• [What this task involves] Check the records below line by line, and report how many lines include the string "ResultSrcM". No other words are needed.
____ Material for this exercise
File: ./design.v
module state_control(opendoor,mv2nxt,position,clk,switch,eff_req,ud_mode,endRun,endOpen,upReq,downReq);
input clk,switch,endRun,endOpen;
input [3:0] eff_req,upReq,downReq;
input [1:0] ud_mode;
output reg [3:0] position;
output reg opendoor,mv2nxt;
reg [2:0] state;            
always @(posedge clk)
    begin
		if (switch==1'b0)          
		begin
			state[2:0]=3'b000;     
			opendoor=1'b0;         
            mv2nxt=1'b0;           
			position=4'b0001;      
        end
        else                       
        begin
            case (state)
            3'b000:state[2:0]=3'b001;                       
            3'b001:                                         
            begin
                if((|(position & (upReq|downReq))==1)||(|(eff_req & position)==1))           
                begin
                    opendoor=1'b1;                          
                end
                else if ((|ud_mode)==1 && opendoor!=1'b1)     
                begin
                    mv2nxt=1;
                    state=3'b010;                           
                end
    			else state[2:0]=3'b001;                     
                if (endOpen==1)                             
                begin
                    opendoor=0;                             
                    mv2nxt=1;
                    if (ud_mode!=2'b00) state=3'b010;
					else mv2nxt=0;
                end
            end
            3'b010:                                         
            begin
                if(endRun==1)                               
                begin                                       
                    mv2nxt=0;                               
                    if(ud_mode==2'b01)                      
        			begin 
	       			    position=position<<1;               
					    state=3'b001;                       
					end
                    else                                    
                    begin 
					    position=position>>1;               
					    state=3'b001;                       
    				end
                end
            end
            endcase
        end
    end
endmodule
==> design.v <==
module counter_run(endRun,CP,CP_H,StRun);
	input CP,CP_H,StRun;	
	output reg endRun;
	reg [2:0] count;
	always @ (posedge CP)
		if(!StRun) begin count <= 3'b000; end
		else
			begin
			if(count==3'd5)
				begin count<=3'd0; end
			else
				begin count<=count+1'd1; end
			end
	always @ (CP_H)
		if(!StRun) begin endRun<=0; end
		else
			begin
			if(count==3'd5)
				begin endRun<=1; end
			else
				begin endRun<=0; end
			end
endmodule
module counter_open(endOpen,dispStage,CP,StOpen,pause,close);
	input CP,StOpen,pause,close;	
	output reg endOpen;
	output reg [1:0] dispStage=2'b00;
	reg [6:0] count;
	reg [6:0] endTime = 7'b0010101;
	always @ (posedge CP)
		if(!StOpen) begin count <= 7'b0000000;endOpen<=0;dispStage<=2'b00; end
		else
			begin
			if(count == endTime)
				begin count<=7'd0;endOpen<=1;dispStage<=2'b00; end
			else if (close)count = endTime-7'b0000011;
            else if (pause)endTime <= endTime;
			else
				begin 
				count<=count+1'd1;endOpen<=0;
				if (count == 7'd1)dispStage<=2'b01;
				else if (count == 7'd2)dispStage<=2'b10;
				else if (count == 7'd3)dispStage<=2'b11;
				else if (count == endTime-7'b0000010)dispStage<=2'b10;
				else if (count == endTime-7'b0000001)dispStage<=2'b01;
				end
			end
endmodule
**/design/flow/design.v**
```verilog
module rq_process(eff_req,ud_mode,upReq_reg,downReq_reg,hst_down,clk,upReq,downReq,inEleReq,position);
input clk;
input [3:0] upReq,downReq,inEleReq,position;
output reg [1:0] ud_mode;  
output reg [3:0] eff_req;
output reg [3:0] upReq_reg=4'd0;
output reg [3:0] downReq_reg=4'd0;
reg [3:0] inEleReq_reg=4'd0;
reg [3:0] allReq_reg;
output reg [3:0] hst_down;
reg [3:0] lst_up;
always @(posedge clk)          
    begin
		if(|(4'b1000 & downReq_reg)==1) hst_down = 4'b1000;
		else if(|(4'b0100 & downReq_reg)==1) hst_down = 4'b0100;
		else if(|(4'b0010 & downReq_reg)==1) hst_down = 4'b0010;
		else hst_down = 4'b0000;
		if(|(4'b0001 & upReq_reg)==1) lst_up = 4'b0001;
		else if(|(4'b0010 & upReq_reg)==1) lst_up = 4'b0010;
		else if(|(4'b0100 & upReq_reg)==1) lst_up = 4'b0100;
		else lst_up = 4'b0000;
		upReq_reg=upReq | upReq_reg;     
        downReq_reg=downReq | downReq_reg; 
        inEleReq_reg=inEleReq | inEleReq_reg;
		allReq_reg = upReq_reg|downReq_reg|inEleReq_reg;
		if (allReq_reg==4'b0000) ud_mode=2'b00;
		if (ud_mode==2'b00)
		begin
			allReq_reg = upReq_reg|downReq_reg|inEleReq_reg;
			if (position<allReq_reg && allReq_reg!=4'b0000) ud_mode=2'b01;          
            else if (position>allReq_reg && allReq_reg!=4'b0000) ud_mode=2'b10;   
		end
		if (ud_mode==2'b01)
		begin
			upReq_reg    = upReq_reg    & (~position);     
			inEleReq_reg = inEleReq_reg & (~position);
			if (position==hst_down && hst_down>upReq_reg) 
			begin				
				downReq_reg  = downReq_reg & (~position);
				eff_req = eff_req & (~position);
				ud_mode=2'b00;
			end
			eff_req = ((~(position-4'b0001)) & (upReq_reg | inEleReq_reg));
			if (hst_down>upReq_reg) eff_req = (hst_down | eff_req) & (~position);
			if (eff_req != 4'b0000) ud_mode = 2'b01;
			else ud_mode = 2'b00;
		end
		if (ud_mode==2'b10)
		begin
				downReq_reg  = (downReq_reg  & (~position));     
				inEleReq_reg = (inEleReq_reg & (~position));
			if (position==lst_up && (lst_up<downReq_reg || downReq_reg==4'b0000))
			begin
				upReq_reg = upReq_reg & (~position);
				eff_req = eff_req & (~position);
				ud_mode=2'b00;
			end
			else
			begin
				eff_req = ((position-4'b0001) & (downReq_reg | inEleReq_reg));
				if (lst_up<downReq_reg || downReq_reg==4'b0000) eff_req = (lst_up | eff_req) & (~position);
				if (eff_req != 4'b0000) ud_mode = 2'b10;
				else ud_mode = 2'b00;
			end
		end
	end
endmodule
module rq_interface(upReq,downReq,upInput,downInput);
input [2:0] upInput,downInput;
output [3:0] upReq,downReq;
assign upReq = {1'b0,upInput};
assign downReq = {downInput,1'b0};
endmodule
```
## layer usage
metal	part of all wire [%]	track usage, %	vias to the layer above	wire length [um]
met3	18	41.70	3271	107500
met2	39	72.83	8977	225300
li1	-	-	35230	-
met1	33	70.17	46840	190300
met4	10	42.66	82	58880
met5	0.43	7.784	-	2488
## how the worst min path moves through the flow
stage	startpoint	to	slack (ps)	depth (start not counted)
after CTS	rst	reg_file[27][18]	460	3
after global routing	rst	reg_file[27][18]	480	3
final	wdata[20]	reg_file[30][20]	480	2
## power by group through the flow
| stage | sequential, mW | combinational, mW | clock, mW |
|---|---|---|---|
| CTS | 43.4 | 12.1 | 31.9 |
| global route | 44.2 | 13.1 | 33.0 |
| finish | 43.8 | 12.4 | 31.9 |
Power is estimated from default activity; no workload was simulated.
**flow/design.v**
```verilog
`timescale 1ns / 1ps
module ALU(
    input [31:0]A,B,
    input [3:0]ALUControl,
    output Carry,OverFlow,Zero,Negative,
    output [31:0]Result
    );
    wire Cout;
    wire [31:0]Sum, Div, Rem;
    Division DIV_MODULE(.A(A), .B(B), .Div(Div), .Rem(Rem));
    assign Sum = (ALUControl[0] == 1'b0) ? (A + B) : (A + ((~B)+1)) ;
    assign {Cout,Result} = (ALUControl == 4'b0000) ? Sum :
                           (ALUControl == 4'b0001) ? Sum :
                           (ALUControl == 4'b0010) ? A * B :
                           (ALUControl == 4'b0110) ? ((B != 0) ? Div : 32'hx) :
                           (ALUControl == 4'b1010) ? ((B != 0) ? Rem : 32'hx) :
                           (ALUControl == 4'b0101) ? A ^ B :
                           (ALUControl == 4'b1001) ? A | B :
                           (ALUControl == 4'b1011) ? A & B :
                           (ALUControl == 4'b0100) ? {{32{1'b0}}, (A < B)}:
                           (ALUControl == 4'b0011) ? ((B < 32'd32) ? A << B : 32'h0) :
                           (ALUControl == 4'b0111) ? ((B < 32'd32) ? A >> B : 32'h0) :
                           (ALUControl == 4'b1000) ? ((B < 32'd32) ? A >>> B : 32'h0) : 32'h0;
    assign OverFlow = ((Sum[31] ^ A[31]) & (~(ALUControl[0] ^ B[31] ^ A[31])) & (~ALUControl[1]));
    assign Carry = ((~ALUControl[1]) & Cout);
    assign Zero = &(~Result);
    assign Negative = Result[31];  
endmodule 
`timescale 1ns / 1ps
module Adder(
    input [31:0] a,b,
    output[31:0] c
    );
assign c = a + b;
endmodule
`timescale 1ns / 1ps
module Division(
    input [31:0] A,B,
    output reg [31:0] Div, Rem
    );
   reg signed [31:0] SignedA, SignedB, UnsignedA, UnsignedB;
   integer i;
   always @(A or B) begin
      SignedA = A;
      SignedB = B;
      UnsignedA = A[31] ? -SignedA : SignedA;
      UnsignedB = B[31] ? -SignedB : SignedB;
      if (UnsignedB == 0) begin
         Div = 32'hX;
         Rem = 32'hX;
      end else begin
         Div = 32'h0;
         Rem = 32'h0;
         for (i = 31; i >= 0; i = i - 1) begin
            Rem = {Rem[30:0], UnsignedA[i]};
            if (Rem >= UnsignedB) begin
               Rem = Rem - UnsignedB;
               Div[i] = 1'b1;
            end
         end
         if (A[31] ^ B[31]) begin
            Div = -Div;
            Rem = -Rem;
         end
      end
   end
endmodule
`timescale 1ns / 1ps
module Execute_CC (
    input clk, rst,
    input RegWriteE, ResultSrcE, MemWriteE, BranchE, ALUSrcE,
    input [1:0] ForwardAE, ForwardBE,
    input [3:0] ALUControlE,
    input [4:0] RDE,
    input [31:0] RD1E, RD2E, ImmExtE, PCE, ResultW,
    output RegWriteM, ResultSrcM, MemWriteM, PCSrcE,
    output [4:0] RDM,
    output [31:0] WriteDataM, PCTargetE, ALUResultM
    );
    wire ZeroE;
    wire [31:0] SrcAE, SrcBE, ALUResultE, SrcBE_out;
    reg RegWriteE_r, ResultSrcE_r, MemWriteE_r;
    reg [4:0] RDE_r;
    reg [31:0] WriteDataE_r, ALUResultE_r;
    Mux3 MUX3_E1 (
        .a(RD1E), 
        .b(ResultW), 
        .c(ALUResultM), 
        .s(ForwardAE), 
        .d(SrcAE)
    );
    Mux3 MUX3_E2 (
        .a(RD2E), 
        .b(ResultW), 
        .c(ALUResultM), 
        .s(ForwardBE), 
        .d(SrcBE)
    ); 
    Mux2 MUX_E (
        .a(SrcBE), 
        .b(ImmExtE), 
        .s(ALUSrcE), 
        .c(SrcBE_out)
    );
    ALU ALU (
        .A(SrcAE), 
        .B(SrcBE_out), 
        .ALUControl(ALUControlE), 
        .Carry(), 
        .OverFlow(), 
        .Zero(ZeroE), 
        .Negative(), 
        .Result(ALUResultE)
    );
    Adder ADDER_E (
        .a(PCE), 
        .b(ImmExtE), 
        .c(PCTargetE)
    );    
    always @(posedge clk or posedge rst) begin
        if (rst) begin
            RegWriteE_r <= 0;
            ResultSrcE_r <= 0;
            MemWriteE_r <= 0;
            ALUResultE_r <= 0;
            WriteDataE_r <= 0;
            RDE_r <= 0;
        end else begin
            RegWriteE_r <= RegWriteE;
            ResultSrcE_r <= ResultSrcE;
            MemWriteE_r <= MemWriteE;
            ALUResultE_r <= ALUResultE;
            WriteDataE_r <= SrcBE;
            RDE_r <= RDE;
        end
    end
    assign RegWriteM = RegWriteE_r;
    assign ResultSrcM = ResultSrcE_r;
    assign MemWriteM = MemWriteE_r;
    assign ALUResultM = ALUResultE_r;
    assign WriteDataM = WriteDataE_r;
    assign RDM = RDE_r;
    assign PCSrcE = BranchE & ZeroE;
endmodule
`timescale 1ns / 1ps
module Mux2(
    input s,
    input [31:0] a,b,
    output[31:0] c
    );
    assign c = (s)? b : a;
endmodule
`timescale 1ns / 1ps
module Mux3(
    input [1:0] s,
    input [31:0] a,b,c,
    output[31:0] d
    );
    assign d = (s==2'b00)? a :
               (s==2'b01)? b : 
               (s==2'b10)? c : 32'hx;
endmodule
```
**flow/run.sh**
```bash
#!/bin/bash
# OpenROAD 26Q1-2900-gdf79404cd8, Yosys 0.63+post, stock flow scripts
make -C /OpenROAD-flow-scripts/flow DESIGN_CONFIG=/design/flow/config.mk WORK_HOME=/design/flow/orfs finish
```
**flow/config.mk**
```make
export PLATFORM = sky130hd
export DESIGN_NAME = Execute_CC
export DESIGN_NICKNAME = Execute_CC
export VERILOG_FILES = /design/flow/design.v
export SDC_FILE = /design/flow/constraint.sdc
export NUM_CORES = 4
export LEC_CHECK = 1
export CORE_UTILIZATION = 30
```
**flow/constraint.sdc**
```tcl
current_design Execute_CC

set clk_period 313.9
set clk_io_pct 0.2

create_clock -name clk0 -period $clk_period [get_ports {clk}]

set non_clock_inputs [all_inputs -no_clocks]
set_input_delay [expr $clk_period * $clk_io_pct] -clock clk0 $non_clock_inputs
set_output_delay [expr $clk_period * $clk_io_pct] -clock clk0 [all_outputs]
```
==> results.py <==
# Generated from Yosys and OpenROAD reports
metrics = {
    "placed_design": {
        "hpwl_um": 408900,
        "place_congestion": 1.159,
        "port_buffers": 284,
    },
    "yosys": {
        "yosysTopAreaCell": "ha_1",
        "ys_chip_area_um2": 94430,
        "netlist_area_um2": 94430,
        "top_area_frac": 0.1654,
        "yosysMostFrequentCell": "nand2_1",
        "top_cells_by_area": "ha_1 17%, fa_1 9.4%, nand2_1 6.9%",
        "async_flop_share": 1.000,
        "ys_seq_frac": 0.01908,
        "synth_flops": 72,
        "avgSynthCellArea_um2": 6.879,
        "yosysUniqueCellTypes": 118,
        "synthTopCellsByCount": "1,729 x nand2_1, 1,360 x nor2_1, 1,248 x ha_1, 1,167 x a21oi_1, 944 x inv_1",
        "yosys_warnings": 2,
        "ff_type": "dfrtp_1",
        "synth_cells": 13730,
        "edf_count": 0,
        "synth_stat.cells": 13730,
    },
    "final_timing": {
        "timing.final.hold_violations": 0,
        "finalMaxSlewViolations": 0,
        "period_used_share": 0.7775,
        "final-setup-viol-count": 0,
        "fin_setup_tns_ns": 0,
        "tightest_slew_ns": 1.431,
        "hold-worst-slack_ns": 0.7537,
        "slew_headroom": 0.02149,
        "rsz0062_at_grt": "false",
        "skew_ns": 0.03059,
        "fin_crit_ns": 244.06,
        "fmax_mhz": 4.097,
    },
    "clock_tree": {
        "cts_resized": 0,
        "numCtsBuffers": 9,
        "cts_sinks": 72,
        "root_buffer": "clkbuf_16",
        "htreeDepth": 3,
        "post-cts-setup-buffer-count": 0,
        "ctsHoldBuffers": 0,
        "clk_latency_ns": 0.41,
        "tritoncts": "yes",
        "clock_path_buffers": 2,
        "path_clk_slew_ns": 0.08,
    },
    "drt": {
        "drt_iter0_drc": 10950,
        "drt_wl_total_um": 507700,
        "wl_per_cell_um": 28.11,
        "dr.pass1.iters": 9,
        "num_vias": 110000,
        "antenna_left": 0,
        "drc_errors": 0,
        "via_per_inst": 6.088,
    },
    "die": {
        "fp.dieArea_um2": 317000,
        "fp.coreArea_um2": 312400,
        "fp.dieW_um": 563.1,
        "die_h_um": 563.1,
        "ios": 285,
        "core.rowCount": 205,
        "initCoreUtil": 0.3023,
    },
    "run_status": {
        "status": "complete, no violations",
    },
    "job": {
        "maxCapViolations": 0,
        "tool_warnings": 90,
    },
    "grt": {
        "grt_usage": 0.3185,
        "grt_overflow_total": 0,
        "grt_pass1_vias": 104000,
        "grt_max_degree": 90,
        "grt_pass1_wl_um": 726100,
        "antenna_found_initial": 50,
    },
    "setup_path": {
        "endpoint_kind": "primary output",
        "crit_slowest_cell": "a2111oi_0",
        "cp_common_cell": "o21ai_0",
        "max_stage_delay_ns": 1.15,
        "critPathLaunchType": "primary input",
        "cp.required_ns": 251.12,
        "critical_path_peak_fanout": 48,
        "cp_data_arrival_time_ns": 181.28,
        "crit_type": "primary input to primary output",
    },
    "cells_and_area": {
        "syn_to_final_growth_pct": 10.49,
        "drive_gt1_frac": 0.06129,
        "fin_util": 0.3340,
    },
    "min_path": {
        "min_path_type": "flop to flop",
    },
}
-- registers in the layout (all words and copies together), names as in the netlist --
name	count
ALUResultE_r	32
MemWriteE_r	1
RDE_r	5
RegWriteE_r	1
ResultSrcE_r	1
WriteDataE_r	32
-- layout by cell type (no fill, tap or decap), types with 108 or more instances in the layout --
cell and instances:
and3_1 108, or3_1 132, a21o_1 470, xnor2_1 614
nor2_1 1346, clkdlybuf4s50_1 278, xor2_1 326, fa_1 442
inv_1 934, a21oi_1 1163, mux2i_1 172, nand2_1 1728
nand4_1 185, nor3_1 303, nand2b_1 121, a211oi_1 179
o21ai_0 811, ha_1 1247, o21bai_1 150, o21a_1 244
o211ai_1 128, nand3_1 300, buf_4 412, a31oi_1 181
-- layout make-up --
class | instances | area (um2)
Clock buffer | 9 | 225.2
Sequential cell | 72 | 1802
Tap cell | 4140 | 5180
Clock inverter | 7 | 77.57
Inverter | 977 | 3671
Multi-Input combinational cell | 12140 | 87340
Antenna cell | 23 | 57.56
Timing Repair Buffer | 700 | 5986
Fill cell | 33690 | 208100
-- logic make-up after synthesis --
kind of cell	count (synthesis)	synth area share
compound gates	4437	0.3103
xor+xnor	958	0.08893
flops	72	0.01908
simple gates	4793	0.2323
mux	257	0.02853
buf+inv	1520	0.06178
fa+ha+maj	1690	0.2591
-- worst paths after layout --
| path | cells past startpoint | end | slack (ns) | start |
|---|---|---|---|---|
| min in group asynchronous | 2 | ALUResultE_r[10] | 62.62 | rst |
| max in group asynchronous | 4 | ALUResultE_r[17] | 249.80 | rst |
| worst min-delay path | 3 | WriteDataE_r[14] | 0.75 | ALUResultE_r[14] |
| worst min register to register | 3 | WriteDataE_r[14] | 0.75 | ALUResultE_r[14] |
| worst max-delay path | 416 | PCSrcE | 69.84 | ResultW[2] |
| worst max register to register | 412 | ALUResultE_r[31] | 197.10 | ALUResultE_r[1] |
-- metal layers --
metal	up-vias	wire length, um	GRT usage
met3	1613	60080	0.1104
met5	-	857	0.008886
li1	50170	-	-
met2	6260	208900	0.4646
met1	51870	197900	0.4019
met4	52	39960	0.1985
-- through the flow --
stage | setup slack, ns | instances | instance area, um2
4_1_cts | 73.72 | 18040 | 104300
6_report | 69.84 | 18060 | 104300
5_1_grt | 64.22 | 18040 | 104300
3_5_place_dp | 74.33 | 18020 | 104000
3_3_place_gp | 74.07 | 18020 | 104000
2_1_floorplan | 80.84 | 13730 | 94430
-- critical path, delay by kind of cell --
kind / cells / cell delay, ns
compound gates: 214 / 61.33
xor+xnor: 7 / 0.97
fa+ha+maj: 33 / 11.31
buf+inv: 42 / 12.30
mux: 7 / 2.73
simple gates: 113 / 29.37
File: flow/config.mk
export PLATFORM = sky130hd
export DESIGN_NAME = Instruction_Decode_CC
export DESIGN_NICKNAME = Instruction_Decode_CC
export VERILOG_FILES = /design/flow/design.v
export SDC_FILE = /design/flow/constraint.sdc
export NUM_CORES = 4
export LEC_CHECK = 1
export CORE_UTILIZATION = 40
File: flow/constraint.sdc
current_design Instruction_Decode_CC

set clk_period 2.2
set clk_io_pct 0.2

create_clock -name clk0 -period $clk_period [get_ports {clk}]

set non_clock_inputs [all_inputs -no_clocks]
set_input_delay [expr $clk_period * $clk_io_pct] -clock clk0 $non_clock_inputs
set_output_delay [expr $clk_period * $clk_io_pct] -clock clk0 [all_outputs]
[config.mk]
export PLATFORM = sky130hd
export DESIGN_NAME = clk_rst_module
export DESIGN_NICKNAME = clk_rst_module
export VERILOG_FILES = /design/flow/design.v
export SDC_FILE = /design/flow/constraint.sdc
export NUM_CORES = 4
export LEC_CHECK = 1
export CORE_AREA = 10 10 70 70
export DIE_AREA = 0 0 80 80
[constraint.sdc]
current_design clk_rst_module

set clk_period 1.7
set clk_io_pct 0.2

create_clock -name clk0 -period $clk_period

set non_clock_inputs [all_inputs -no_clocks]
set_input_delay [expr $clk_period * $clk_io_pct] -clock clk0 $non_clock_inputs
set_output_delay [expr $clk_period * $clk_io_pct] -clock clk0 [all_outputs]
________
• [Written answer] 2